I am very pleased to be here this afternoon to introduce the Health Information Bill 2024 to Dáil Éireann. The Bill may be very technical in nature. It is, however, a landmark piece of legislation and it is going to help transform the services that are provided to patients. This Bill is the legal foundation for one of the most important health reforms in years: a digital health service.

I wish to take a moment to thank officials for getting us to this point. This is a big and complex Bill. It had to be rewritten in light of EU laws, strategies and changes. It has been a long time in the making. It has been considered at length and what we have before us today represents the efforts of many people over several years.

Earlier this year, I published our new ehealth plan. It’s a six-year approach to rolling out ehealth across the country. I have already allocated start-up funding for the plan. This includes €155 million in capital funding and €270 million in recurring funding. We now have the plan, the ambition and the initial funding to bring services for patients in Ireland into the modern digital era. This Bill is the legislation that all of this work is going to be built on.

The Health Information Bill provides a clear legal framework to enable vital initiatives in digital health and to ensure the appropriate sharing of health information for the delivery of improved care and treatment for patients. It is a critical step in ensuring Ireland has a fit-for-purpose health information system. What does that mean? It means better patient care. It means more control for patients. It means quicker access for patients. It means more responsive care for patients. It means more cost-effective patient care on behalf of the Irish taxpayer.

I speak with healthcare workers throughout the country all the time and better digital supports is probably the single most common issue they raise with me. They know that investing in digital has the ability to transform the work they do for their patients every day. Our healthcare workers need information to flow better. They need to spend less time chasing reports and have more time to treat patients. They need to know the medical history of the people they are treating. They need access to previous scans, medication and treatments.

That is partly what this Bill is about. It is also about empowering all of us as patients. People need access to their own health information. We want people to be able to access their own letters, diagnostics, prescriptions and treatments. The EU’s digital decade programme sets an ambitious target. It is a target that everyone in the EU, all EU citizens, will have access to their own electronic health records. They have set the target for 2030, a little over five years from now. An assessment earlier this year of EU countries’ progress towards this ambitious target unfortunately shows Ireland to be an outlier. Only 11% of the population score in the online records review that was done. That is just one of the reasons why we need this Bill and it is why we have launched a new ehealth plan for Ireland.

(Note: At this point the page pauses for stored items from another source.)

## src/rtl/phase_hunt_pkg.sv

```systemverilog
package phase_hunt_pkg;
  typedef enum logic [1:0] {
    PH_IDLE = 2'd0,
    PH_RUN  = 2'd1,
    PH_HOLD = 2'd2
  } ph_state_e;
endpackage

```

## src/rtl/ph_step_timer.sv

```systemverilog
// Divides threshold updates into search steps and counts steps toward the end of the run.
module ph_step_timer #(
  parameter int DIV_W = 8,
  parameter int RUN_W = 16
) (
  input  logic             clk,
  input  logic             rst_n,
  input  logic             clear,
  input  logic             active,
  input  logic             thr_valid,
  input  logic [DIV_W-1:0] div_count,
  input  logic [RUN_W-1:0] run_steps,
  output logic             step_fire,
  output logic             last_step
);
  logic [DIV_W-1:0] div_q;
  logic [RUN_W-1:0] cnt_q;
  logic [RUN_W:0]   cnt_nxt;

  assign cnt_nxt   = {1'b0, cnt_q} + {{RUN_W{1'b0}}, 1'b1};
  assign step_fire = active && thr_valid && (div_q == div_count);
  assign last_step = step_fire && (cnt_nxt == {1'b0, run_steps});

  always_ff @(posedge clk or negedge rst_n) begin
    if (!rst_n) begin
      div_q <= '0;
      cnt_q <= '0;
    end else if (clear) begin
      div_q <= '0;
      cnt_q <= '0;
    end else if (active && thr_valid) begin
      if (div_q == div_count) begin
        div_q <= '0;
        cnt_q <= cnt_nxt[RUN_W-1:0];
      end else begin
        div_q <= div_q + 1'b1;
      end
    end
  end
endmodule

```

## src/rtl/ph_dir_tracker.sv

```systemverilog
// Keeps the previous threshold and decides the search direction for each step.
module ph_dir_tracker #(
  parameter int TH_W = 7
) (
  input  logic            clk,
  input  logic            rst_n,
  input  logic            load,
  input  logic            step_fire,
  input  logic [TH_W-1:0] thr_value,
  output logic            dir_next,
  output logic            dir_q,
  output logic [TH_W-1:0] prev_q
);
  assign dir_next = (thr_value < prev_q) ? ~dir_q : dir_q;

  always_ff @(posedge clk or negedge rst_n) begin
    if (!rst_n) begin
      dir_q  <= 1'b1;
      prev_q <= '0;
    end else if (load) begin
      dir_q  <= 1'b1;
      prev_q <= thr_value;
    end else if (step_fire) begin
      dir_q  <= dir_next;
      prev_q <= thr_value;
    end
  end
endmodule

```

## src/rtl/ph_sat_accum.sv

```systemverilog
// Saturating up/down accumulator whose upper bits form the phase offset.
module ph_sat_accum #(
  parameter int ACC_W  = 24,
  parameter int STEP_W = 20,
  parameter int KA_W   = 7
) (
  input  logic              clk,
  input  logic              rst_n,
  input  logic              load,
  input  logic [KA_W-1:0]   load_ka,
  input  logic              step_fire,
  input  logic              go_up,
  input  logic [STEP_W-1:0] step_size,
  output logic [KA_W-1:0]   ka
);
  localparam int EXT_W = ACC_W - STEP_W + 1;
  localparam int LOW_W = ACC_W - KA_W;

  logic [ACC_W-1:0] acc_q;
  logic [ACC_W-1:0] acc_nxt;
  logic [ACC_W:0]   step_ext;
  logic [ACC_W:0]   sum;
  logic [ACC_W:0]   diff;

  assign step_ext = {{EXT_W{1'b0}}, step_size};
  assign sum      = {1'b0, acc_q} + step_ext;
  assign diff     = {1'b0, acc_q} - step_ext;

  always_comb begin
    if (go_up) acc_nxt = sum[ACC_W]  ? {ACC_W{1'b1}} : sum[ACC_W-1:0];
    else       acc_nxt = diff[ACC_W] ? {ACC_W{1'b0}} : diff[ACC_W-1:0];
  end

  always_ff @(posedge clk or negedge rst_n) begin
    if (!rst_n)         acc_q <= '0;
    else if (load)      acc_q <= {load_ka, {LOW_W{1'b0}}};
    else if (step_fire) acc_q <= acc_nxt;
  end

  assign ka = acc_q[ACC_W-1 -: KA_W];
endmodule

```

## src/rtl/phase_hunt_ctrl.sv

```systemverilog
module phase_hunt_ctrl #(
  parameter int TH_W   = 7,
  parameter int KA_W   = 7,
  parameter int ACC_W  = 24,
  parameter int STEP_W = 20,
  parameter int DIV_W  = 8,
  parameter int RUN_W  = 16
) (
  input  logic              clk,
  input  logic              rst_n,
  input  logic              enable,
  input  logic [KA_W-1:0]   static_ka,
  input  logic [STEP_W-1:0] step_size,
  input  logic [DIV_W-1:0]  div_count,
  input  logic [RUN_W-1:0]  run_steps,
  input  logic              thr_valid,
  input  logic [TH_W-1:0]   thr_value,
  output logic [KA_W-1:0]   ka_out,
  output logic              dir_up,
  output logic              busy,
  output logic              done
);
  import phase_hunt_pkg::*;

  ph_state_e       state_q, state_d;
  logic            start;
  logic            active;
  logic            step_fire;
  logic            last_step;
  logic            dir_next;
  logic [TH_W-1:0] prev_thr;
  logic [KA_W-1:0] acc_ka;

  assign start  = (state_q == PH_IDLE) && enable;
  assign active = (state_q == PH_RUN) && enable;

  always_comb begin
    state_d = state_q;
    unique case (state_q)
      PH_IDLE: if (enable) state_d = (run_steps == '0) ? PH_HOLD : PH_RUN;
      PH_RUN: begin
        if (!enable)        state_d = PH_IDLE;
        else if (last_step) state_d = PH_HOLD;
      end
      PH_HOLD: if (!enable) state_d = PH_IDLE;
      default: state_d = PH_IDLE;
    endcase
  end

  always_ff @(posedge clk or negedge rst_n) begin
    if (!rst_n) state_q <= PH_IDLE;
    else        state_q <= state_d;
  end

  ph_step_timer #(.DIV_W(DIV_W), .RUN_W(RUN_W)) u_timer (
    .clk       (clk),
    .rst_n     (rst_n),
    .clear     (start),
    .active    (active),
    .thr_valid (thr_valid),
    .div_count (div_count),
    .run_steps (run_steps),
    .step_fire (step_fire),
    .last_step (last_step)
  );

  ph_dir_tracker #(.TH_W(TH_W)) u_dir (
    .clk       (clk),
    .rst_n     (rst_n),
    .load      (start),
    .step_fire (step_fire),
    .thr_value (thr_value),
    .dir_next  (dir_next),
    .dir_q     (dir_up),
    .prev_q    (prev_thr)
  );

  ph_sat_accum #(.ACC_W(ACC_W), .STEP_W(STEP_W), .KA_W(KA_W)) u_acc (
    .clk       (clk),
    .rst_n     (rst_n),
    .load      (start),
    .load_ka   (static_ka),
    .step_fire (step_fire),
    .go_up     (dir_next),
    .step_size (step_size),
    .ka        (acc_ka)
  );

  assign ka_out = (state_q == PH_IDLE) ? static_ka : acc_ka;
  assign busy   = (state_q == PH_RUN);
  assign done   = (state_q == PH_HOLD);
endmodule

```

## config.mk

```make
export PLATFORM = sky130hd
export DESIGN_NAME = phase_hunt_ctrl
export DESIGN_NICKNAME = d
export VERILOG_FILES = /design/src/rtl/phase_hunt_pkg.sv /design/src/rtl/ph_step_timer.sv /design/src/rtl/ph_dir_tracker.sv /design/src/rtl/ph_sat_accum.sv /design/src/rtl/phase_hunt_ctrl.sv
export SDC_FILE = /design/constraint.sdc
export NUM_CORES = 1
export LEC_CHECK = 0
export ABC_AREA = 1
export BUFFER_PORTS_ARGS = -buffer_cell sky130_fd_sc_hd__buf_2
export CAP_MARGIN = 20
export CORE_AREA = 5 5 120 122
export CTS_BUF_LIST = sky130_fd_sc_hd__clkbuf_4 sky130_fd_sc_hd__clkbuf_8 sky130_fd_sc_hd__clkbuf_16
export DETAILED_ROUTE_END_ITERATION = 8
export DIE_AREA = 0 0 125 127
export PLACE_DENSITY = 0.81
export RECOVER_POWER = 100
export SLEW_MARGIN = 20
export SYNTH_ARGS = -nofsm -noshare
export SYNTH_HDL_FRONTEND = slang
export SYNTH_SLANG_ARGS = --single-unit
```

## constraint.sdc

```tcl
create_clock -name clk -period 2.87 [get_ports clk]
set_input_delay 0.861 -clock clk [delete_from_list [all_inputs] [get_ports clk]]
set_output_delay 0.861 -clock clk [all_outputs]
set_load 0.03 [all_outputs]
```

==> flow_metrics.tcl <==
set metrics [dict create \
    num_vias 7798 \
    syn2layout_area_growth_pct 15.7 \
    ys_seq_elements 58 \
    dp_cells 1428 \
    p_leak_uw 0.00441 \
    drc 0 \
    synth_largest_area_cell "dfrtp_1" \
    cts_max_level 3 \
    reg2reg_depth 13 \
    violations "capacitance limit, slew limit" \
    crit_path_max_fanout 9 \
    critPathLaunchType "input pin" \
    finalSetupTns_ps 0 \
    num_rows 42 \
    design_area_um2 8130 \
    yosys.cell_count.top_type "nand2_1" \
    drt_first_pass_iters 6 \
    die_h_um 127 \
    antenna_found_initial 0 \
    path_depth 14 \
    critPathMaxStageDelay_ps 430 \
    clkLatencyLatePin_ps 340 \
    finalSetupViolations 0 \
    status "finished, violations left" \
    clkSinkCount 58 \
    fin_nets 1375 \
    async_flop_share_pct 100 \
    placed_area_um2 7920 \
    synth-edff-count 0 \
    grtUsageTotal_pct 28.1 \
    start_util_pct 53.7 \
    vdd_drop_max_uv 394 \
    die_x_um 125 \
    critPathCaptureType "flop" \
    cts_hold_buf 0 \
    worst_ep_arrival_time_ps 2950 \
    avgSynthCellArea_um2 6.14 \
    numCtsBuffers 9 \
    antenna_cells 0 \
    pin_count 72 \
    power_uw 4800 \
    postCtsSetupBuffers 0 \
    port_buffers 71 \
    synthesis.area_um2 7020 \
    crit_slowest_cell "ha_1" \
    place.gp.congestion 1.03 \
    fin_crit_sh_pct 93.3 \
    hold_viol 0 \
    viasPerCell 5.40 \
    skew_ps 8.91 \
    grt_pass1_wl_um 36400 \
    grt_setup_unrepaired "no" \
    synthTopCellsByCount "nand2_1 (376), inv_1 (165), nor2_1 (113), nand3_1 (79), dfrtp_1 (57)" \
    slew-limit-headroom_pct -13.4 \
    reg2reg_from "u_acc.acc_q[0]" \
    synthCells 1143 \
    maxCapViolations 1 \
    drive_above_1_share_pct 15.3 \
    path_clk_slew_ps 60 \
    root_buffer "clkbuf_16" \
    routedWlPerCell_um 15.3 \
    grt_pass1_vias 7494 \
    timing.rr.end "u_acc.acc_q[0]" \
    holdPathStages 2 \
    layout.cells.non_filler 1444 \
    cts.path.max_buffers 2 \
    synth.yosys.seq_area_share_pct 20.7 \
    netlist_top_cells_area "dfrtp_1 (20%), nand2_1 (20%), inv_1 (8.8%)" \
    dr.first_iter.drc_count 808 \
    cts_resized 0 \
    power-per-cell-area_nw_per_um2 590 \
    crit_buf_inv 4 \
    max_slew.worst_pin.slew_ps 1700 \
    yosys_most_used_dff "dfrtp_1" \
    coreArea_um2 13100 \
    maxSlewViolCount 25 \
    synth_top_area_share_pct 20.3 \
    hold_class "flop to flop" \
    cp_cell_sequence "buf_2, inv_1, ha_1, nand2_1, inv_1, nand2_1, o21bai_1, nand2_1, nand3_1, nor2_4, nor2_2, buf_12, o211ai_1, nand2_1" \
    grt_max_degree 36 \
    grt_overflow_total 0 \
    critical_path.top_delay_family "simple AND/OR/NAND/NOR gates" \
    path_common_cell "nand2_1" \
    post-route-min-period_ps 2680 \
    critPathRequiredTime_ps 3150 \
    cts_tree "yes" \
    routed_wl_um 22100 \
    ys_warn_count 0 \
    crit_end "u_acc.acc_q[12]" \
    ys_types 50 \
    clock.fmax_mhz 373 \
    worstSetupPathType "input pin to flop" \
    synth_nets 1255 \
    worstSetupStartpoint "step_size[4]" \
    die-area_um2 15900 \
    drtAntennaViolNets 0 \
    hpwl_um 17900 \
    ff2ff_setup_slack_ps 370 \
]
-- power by group --
group          internal, uW  leakage (uW)  switching [uW]  total [uW]
combinational           845       0.00349            1690        2540
sequential              947      0.000770             157        1100
clock                   728      0.000148             426        1150
total                  2520       0.00441            2280        4800
-- final cells by class --
| type | count | area [um2] |
|---|---|---|
| tap | 176 | 220 |
| fill | 1312 | 4960 |
| sequential | 58 | 1450 |
| clock buffer | 12 | 260 |
| clock inverter | 4 | 50.0 |
| multi-input combinational | 882 | 4660 |
| inverter | 177 | 667 |
| timing repair buffer | 135 | 815 |
-- worst min path at each step --
stage                    start  slack (ps)               to
6_report       u_dir.prev_q[0]         490  u_dir.prev_q[0]
5_1_grt         u_acc.acc_q[8]         540   u_acc.acc_q[8]
3_3_place_gp   u_dir.prev_q[0]         470  u_dir.prev_q[0]
2_1_floorplan  u_dir.prev_q[0]         450  u_dir.prev_q[0]
3_5_place_dp   u_dir.prev_q[0]         490  u_dir.prev_q[0]
4_1_cts        u_dir.prev_q[0]         500  u_dir.prev_q[0]
-- sequential cells by signal (all words and copies together), names as in the netlist --
register	count
u_acc.acc_q	24
u_timer.cnt_q	16
u_timer.div_q	8
u_dir.prev_q	7
state_q	2
u_dir.dir_q	1
-- cells in the final DEF, fill, tap and decap left out, types with 3 or more instances in the layout --
cell | synthesis | layout
nand2_1 | 376 | 377
inv_1 | 165 | 165
nor2_1 | 113 | 116
nand3_1 | 79 | 82
buf_2 | 14 | 61
dfrtp_1 | 57 | 57
a21oi_1 | 56 | 56
buf_4 | 6 | 56
ha_1 | 48 | 48
o21ai_0 | 34 | 36
xor2_1 | 32 | 32
nand4_1 | 19 | 19
nor3_1 | 14 | 14
clkbuf_1 | 2 | 13
nand2_2 | 12 | 11
inv_2 | 10 | 11
o22ai_1 | 11 | 11
xnor2_1 | 10 | 10
clkbuf_16 | 0 | 9
nor2_2 | 8 | 7
nor2_4 | 7 | 7
o21bai_1 | 6 | 6
a31oi_1 | 5 | 5
o21ai_1 | 6 | 4
nand3b_1 | 4 | 4
clkbuf_2 | 0 | 4
or2_2 | 3 | 3
nor4_1 | 3 | 3
nand3_2 | 5 | 3
a21oi_2 | 3 | 3
-- per-layer routing --
| layer | share of wire, % | vias to the layer above | global-route usage (%) |
|---|---|---|---|
| met1 | 43 | 3536 | 37.0 |
| met2 | 46 | 347 | 46.0 |
| met4 | 3.4 | 0 | 12.6 |
| met5 | 0 | - | 0 |
| met3 | 7.7 | 56 | 4.13 |
| li1 | - | 3859 | - |
-- cells by family (layout without fill, tap and decap cells) --
logic type               Yosys count  in the layout  share of synthesized area [%]
adder cells (fa/ha/maj)           50             50                           9.12
AND/OR/NAND/NOR                  653            653                           41.0
flip-flops                        58             58                           20.7
XOR/XNOR                          44             44                           5.88
AO/OA/AOI/OAI                    135            135                           11.4
buffers and inverters            203            328                           11.9
-- stage by stage --
stage / worst slack (ps) / hold WS, ps / utilization (%)
after detailed placement: -42.7 / 489 / 60.6
after CTS: 283 / 501 / 62.9
after floorplan: 292 / 453 / -
final: 192 / 493 / 62.1
after global routing: 47.8 / 545 / 62.1
after global placement: -16.1 / 472 / 60.6
-- worst reg2reg max path: stages, from the launching register on --
cell and delay [ps]:
dfrtp_1 380, inv_1 70, ha_1 140, inv_1 60
fa_1 430, a21oi_2 210, o21bai_1 140, nand2_1 120
nand3_1 230, nor2_4 220, nor2_2 80, buf_4 150
nand2_1 60, o21ai_0 80
Power figures use the tool's default switching activity.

The Bill provides for the best-practice use of eircodes and PPSNs to uniquely identify patients. This is in line with national digital strategy. These stronger identification processes will help enhance patient safety, security of access and data linkage. The Bill’s provisions on the primary use of health information - that is, for care and treatment - are aligned with the provisions of the European health data space regulation that is due to come into force before the end of the year. The creation of digital health records will also provide valuable population-based datasets. What is the point of that? It will better enable us to carry out a lot of important functions around where we should deploy healthcare services, where there are particularly high levels of chronic or other diseases, and where there are other gaps in services or other requirements in terms of really holistic, full, end-to-end healthcare provision for people.

In time, the data from the digital health records will be made available to a broader range of users, including researchers. This will be under governance structures of a national health data access body, which is provided for in the European regulation. The Bill also strengthens the provision of health information to the HSE from bodies across the health services. This includes voluntary and private providers, and it is for important public-interest purposes which obviously fall within the remit of the HSE.

Our transformation to a digital health and social care service is being rolled out in three phases and I am glad to say the first of those three phases is nearly complete.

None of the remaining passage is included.